I’m not sure I agree with this. MEV is possible because miners are able to deduce the true value of a transaction before the transaction is mined (or sufficiently confirmed), and take actions to extract that value at a profit. If they are able to do this, then of course they will try and capture extra value from the transaction – if they don’t, then other miners will, and out-compete them.
This suggest that the defining characteristic of a MEV-free protocol is its ability to ensure that any value-extraction strategy would never be profitable. We don’t have to share MEV among miners; we just need to ensure that any MEV strategy they could take can never make them more money than honest participation. I think that this is achievable in general with careful protocol design, and can be done specifically with Stacks mining.

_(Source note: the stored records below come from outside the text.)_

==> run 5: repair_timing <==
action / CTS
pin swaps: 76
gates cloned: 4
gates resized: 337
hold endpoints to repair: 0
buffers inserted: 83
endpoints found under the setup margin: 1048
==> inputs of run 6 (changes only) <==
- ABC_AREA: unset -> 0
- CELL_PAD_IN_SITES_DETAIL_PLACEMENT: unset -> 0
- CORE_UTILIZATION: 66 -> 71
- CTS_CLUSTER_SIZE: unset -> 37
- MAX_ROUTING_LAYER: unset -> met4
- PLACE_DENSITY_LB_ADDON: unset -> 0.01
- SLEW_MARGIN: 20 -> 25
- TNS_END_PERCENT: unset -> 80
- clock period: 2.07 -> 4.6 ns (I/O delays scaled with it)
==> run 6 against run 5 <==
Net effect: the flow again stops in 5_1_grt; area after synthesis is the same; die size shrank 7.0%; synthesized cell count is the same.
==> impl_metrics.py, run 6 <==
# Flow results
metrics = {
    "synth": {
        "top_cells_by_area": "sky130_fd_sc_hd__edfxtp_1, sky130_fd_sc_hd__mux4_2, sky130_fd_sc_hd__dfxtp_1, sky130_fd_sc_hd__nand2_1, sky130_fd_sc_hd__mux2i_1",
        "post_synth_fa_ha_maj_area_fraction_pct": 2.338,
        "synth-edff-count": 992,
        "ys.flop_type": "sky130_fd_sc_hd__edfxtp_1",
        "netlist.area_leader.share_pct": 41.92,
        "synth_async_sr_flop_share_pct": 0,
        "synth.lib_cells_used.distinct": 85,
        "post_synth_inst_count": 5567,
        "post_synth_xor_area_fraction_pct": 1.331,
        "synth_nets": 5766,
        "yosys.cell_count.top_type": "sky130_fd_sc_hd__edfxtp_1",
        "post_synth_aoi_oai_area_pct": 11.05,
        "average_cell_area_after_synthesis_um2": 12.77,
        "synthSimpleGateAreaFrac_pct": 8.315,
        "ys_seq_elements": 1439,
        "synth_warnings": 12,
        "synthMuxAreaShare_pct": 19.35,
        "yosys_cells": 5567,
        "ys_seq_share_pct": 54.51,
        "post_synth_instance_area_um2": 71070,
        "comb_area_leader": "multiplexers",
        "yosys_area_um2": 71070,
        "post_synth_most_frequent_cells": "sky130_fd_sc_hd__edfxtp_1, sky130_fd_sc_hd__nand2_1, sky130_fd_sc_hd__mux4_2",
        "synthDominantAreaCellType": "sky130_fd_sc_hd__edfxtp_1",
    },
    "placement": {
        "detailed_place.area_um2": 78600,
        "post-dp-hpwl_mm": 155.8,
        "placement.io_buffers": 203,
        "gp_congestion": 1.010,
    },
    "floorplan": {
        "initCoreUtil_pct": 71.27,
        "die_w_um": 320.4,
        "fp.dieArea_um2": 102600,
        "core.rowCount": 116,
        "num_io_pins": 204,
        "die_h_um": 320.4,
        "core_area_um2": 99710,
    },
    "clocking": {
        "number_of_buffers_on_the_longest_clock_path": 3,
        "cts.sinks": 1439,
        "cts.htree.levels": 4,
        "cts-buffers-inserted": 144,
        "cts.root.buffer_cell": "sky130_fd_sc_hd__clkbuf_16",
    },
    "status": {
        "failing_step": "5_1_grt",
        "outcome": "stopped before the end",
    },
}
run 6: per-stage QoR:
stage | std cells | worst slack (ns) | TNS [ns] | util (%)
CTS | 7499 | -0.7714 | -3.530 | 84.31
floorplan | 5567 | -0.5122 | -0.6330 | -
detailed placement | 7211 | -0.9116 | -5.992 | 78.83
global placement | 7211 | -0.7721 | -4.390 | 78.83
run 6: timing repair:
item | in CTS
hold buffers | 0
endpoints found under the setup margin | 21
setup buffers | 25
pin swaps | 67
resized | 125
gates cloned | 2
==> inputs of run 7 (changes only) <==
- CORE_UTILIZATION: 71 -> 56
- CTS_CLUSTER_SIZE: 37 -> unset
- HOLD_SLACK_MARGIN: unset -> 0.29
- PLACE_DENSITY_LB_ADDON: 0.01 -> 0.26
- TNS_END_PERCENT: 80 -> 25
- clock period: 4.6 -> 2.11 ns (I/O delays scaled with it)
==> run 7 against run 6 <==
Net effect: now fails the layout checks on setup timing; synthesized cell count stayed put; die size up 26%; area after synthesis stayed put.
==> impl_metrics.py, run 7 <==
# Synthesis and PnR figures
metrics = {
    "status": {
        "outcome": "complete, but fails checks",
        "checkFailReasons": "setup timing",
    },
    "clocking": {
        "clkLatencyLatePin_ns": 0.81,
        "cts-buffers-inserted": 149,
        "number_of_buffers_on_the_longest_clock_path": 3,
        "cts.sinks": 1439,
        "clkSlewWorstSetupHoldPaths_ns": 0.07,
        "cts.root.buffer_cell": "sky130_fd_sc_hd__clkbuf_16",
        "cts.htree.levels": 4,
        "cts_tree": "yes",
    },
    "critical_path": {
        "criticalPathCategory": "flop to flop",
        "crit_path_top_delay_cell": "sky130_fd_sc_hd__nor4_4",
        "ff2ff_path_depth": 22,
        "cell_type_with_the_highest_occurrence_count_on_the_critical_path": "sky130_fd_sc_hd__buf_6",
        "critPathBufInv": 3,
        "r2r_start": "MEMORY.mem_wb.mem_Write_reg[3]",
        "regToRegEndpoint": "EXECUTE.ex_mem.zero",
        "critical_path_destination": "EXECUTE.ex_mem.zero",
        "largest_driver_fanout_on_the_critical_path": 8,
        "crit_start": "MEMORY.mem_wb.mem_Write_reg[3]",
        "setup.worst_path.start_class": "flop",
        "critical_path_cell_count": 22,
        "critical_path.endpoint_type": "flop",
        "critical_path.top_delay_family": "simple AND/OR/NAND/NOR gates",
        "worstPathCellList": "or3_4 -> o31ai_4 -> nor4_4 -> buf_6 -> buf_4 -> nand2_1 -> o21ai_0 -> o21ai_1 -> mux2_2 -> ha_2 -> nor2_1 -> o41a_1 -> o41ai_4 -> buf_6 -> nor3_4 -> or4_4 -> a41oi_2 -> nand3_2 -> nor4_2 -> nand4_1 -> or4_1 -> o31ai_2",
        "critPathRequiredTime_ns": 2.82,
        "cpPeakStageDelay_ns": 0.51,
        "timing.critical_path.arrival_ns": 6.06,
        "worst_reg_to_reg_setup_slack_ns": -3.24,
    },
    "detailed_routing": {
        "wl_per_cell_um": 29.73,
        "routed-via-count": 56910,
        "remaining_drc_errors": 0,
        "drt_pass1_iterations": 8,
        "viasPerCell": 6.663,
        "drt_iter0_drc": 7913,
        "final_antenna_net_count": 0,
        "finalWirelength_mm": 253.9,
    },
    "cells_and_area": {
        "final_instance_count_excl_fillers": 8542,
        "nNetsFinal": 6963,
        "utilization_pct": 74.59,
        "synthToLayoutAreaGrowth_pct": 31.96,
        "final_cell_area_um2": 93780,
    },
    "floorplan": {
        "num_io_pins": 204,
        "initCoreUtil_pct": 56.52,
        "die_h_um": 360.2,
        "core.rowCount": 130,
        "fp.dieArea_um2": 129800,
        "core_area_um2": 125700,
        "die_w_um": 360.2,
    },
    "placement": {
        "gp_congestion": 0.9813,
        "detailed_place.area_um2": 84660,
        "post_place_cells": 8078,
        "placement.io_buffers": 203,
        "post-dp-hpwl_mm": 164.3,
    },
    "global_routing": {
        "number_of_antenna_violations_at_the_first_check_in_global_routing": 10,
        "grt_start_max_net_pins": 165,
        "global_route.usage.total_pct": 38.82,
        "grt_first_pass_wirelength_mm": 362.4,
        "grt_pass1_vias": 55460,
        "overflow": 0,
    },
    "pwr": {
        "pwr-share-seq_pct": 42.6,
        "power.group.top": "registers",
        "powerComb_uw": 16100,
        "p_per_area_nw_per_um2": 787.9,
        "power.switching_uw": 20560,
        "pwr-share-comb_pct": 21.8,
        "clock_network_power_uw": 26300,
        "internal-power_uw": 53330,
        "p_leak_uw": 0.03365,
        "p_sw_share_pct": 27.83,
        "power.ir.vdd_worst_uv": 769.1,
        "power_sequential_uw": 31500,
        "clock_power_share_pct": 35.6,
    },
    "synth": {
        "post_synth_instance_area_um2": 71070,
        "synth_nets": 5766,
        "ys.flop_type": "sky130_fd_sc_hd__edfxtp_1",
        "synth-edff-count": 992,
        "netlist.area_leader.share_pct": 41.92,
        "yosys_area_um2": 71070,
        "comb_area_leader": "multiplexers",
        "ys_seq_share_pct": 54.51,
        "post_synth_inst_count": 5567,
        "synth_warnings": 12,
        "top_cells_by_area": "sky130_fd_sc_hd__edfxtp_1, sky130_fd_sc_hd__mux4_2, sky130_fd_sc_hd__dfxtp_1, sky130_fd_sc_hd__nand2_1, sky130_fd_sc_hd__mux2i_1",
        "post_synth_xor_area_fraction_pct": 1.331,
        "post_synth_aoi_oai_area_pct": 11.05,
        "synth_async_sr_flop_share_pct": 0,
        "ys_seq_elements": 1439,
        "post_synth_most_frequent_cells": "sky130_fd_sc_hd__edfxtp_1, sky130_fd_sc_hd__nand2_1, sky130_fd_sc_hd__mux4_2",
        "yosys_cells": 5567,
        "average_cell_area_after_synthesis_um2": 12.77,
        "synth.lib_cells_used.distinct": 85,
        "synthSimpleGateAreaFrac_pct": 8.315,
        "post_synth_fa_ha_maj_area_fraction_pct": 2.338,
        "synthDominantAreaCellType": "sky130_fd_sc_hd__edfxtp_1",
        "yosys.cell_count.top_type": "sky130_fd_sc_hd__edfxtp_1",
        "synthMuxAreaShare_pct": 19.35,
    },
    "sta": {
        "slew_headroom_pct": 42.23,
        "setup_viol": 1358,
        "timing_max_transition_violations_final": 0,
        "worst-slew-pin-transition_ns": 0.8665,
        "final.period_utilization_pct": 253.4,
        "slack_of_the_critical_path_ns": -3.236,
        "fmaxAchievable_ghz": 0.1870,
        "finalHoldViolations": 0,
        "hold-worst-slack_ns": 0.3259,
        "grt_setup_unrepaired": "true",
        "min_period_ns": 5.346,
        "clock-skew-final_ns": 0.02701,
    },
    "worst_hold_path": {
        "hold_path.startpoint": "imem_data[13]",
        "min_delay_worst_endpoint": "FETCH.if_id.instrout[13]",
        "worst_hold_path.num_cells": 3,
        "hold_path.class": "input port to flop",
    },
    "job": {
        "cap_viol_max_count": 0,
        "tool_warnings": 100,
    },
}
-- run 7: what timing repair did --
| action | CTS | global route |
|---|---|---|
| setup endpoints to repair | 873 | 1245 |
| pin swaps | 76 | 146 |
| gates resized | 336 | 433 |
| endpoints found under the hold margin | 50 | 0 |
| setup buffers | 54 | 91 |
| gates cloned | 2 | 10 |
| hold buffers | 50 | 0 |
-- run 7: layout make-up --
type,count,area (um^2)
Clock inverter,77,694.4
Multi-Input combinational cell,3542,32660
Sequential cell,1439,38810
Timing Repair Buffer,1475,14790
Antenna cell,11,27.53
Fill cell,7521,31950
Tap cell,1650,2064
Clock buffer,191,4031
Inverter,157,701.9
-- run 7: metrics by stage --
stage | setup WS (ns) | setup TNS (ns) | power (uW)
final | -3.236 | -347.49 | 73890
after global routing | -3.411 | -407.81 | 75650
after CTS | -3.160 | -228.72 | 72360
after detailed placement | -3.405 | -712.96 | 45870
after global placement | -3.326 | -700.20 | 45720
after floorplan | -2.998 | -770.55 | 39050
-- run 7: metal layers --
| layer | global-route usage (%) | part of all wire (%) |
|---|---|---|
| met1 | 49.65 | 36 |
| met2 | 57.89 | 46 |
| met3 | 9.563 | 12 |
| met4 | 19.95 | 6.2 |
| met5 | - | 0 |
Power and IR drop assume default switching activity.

Recall that Bitcoin miners rely on two means of extracting value. They can:
- Decide the order in which transactions are mined in their blocks
- Decide which transactions get included in their blocks
Today, Bitcoin MEV miners extract value from Stacks mining by ensuring that only their block-commit transactions get mined in the Bitcoin blocks they produce. Then, they’re guaranteed to win the Stacks block reward for a minimal cost to themselves (namely, the cost of a forfeited Bitcoin transaction fee).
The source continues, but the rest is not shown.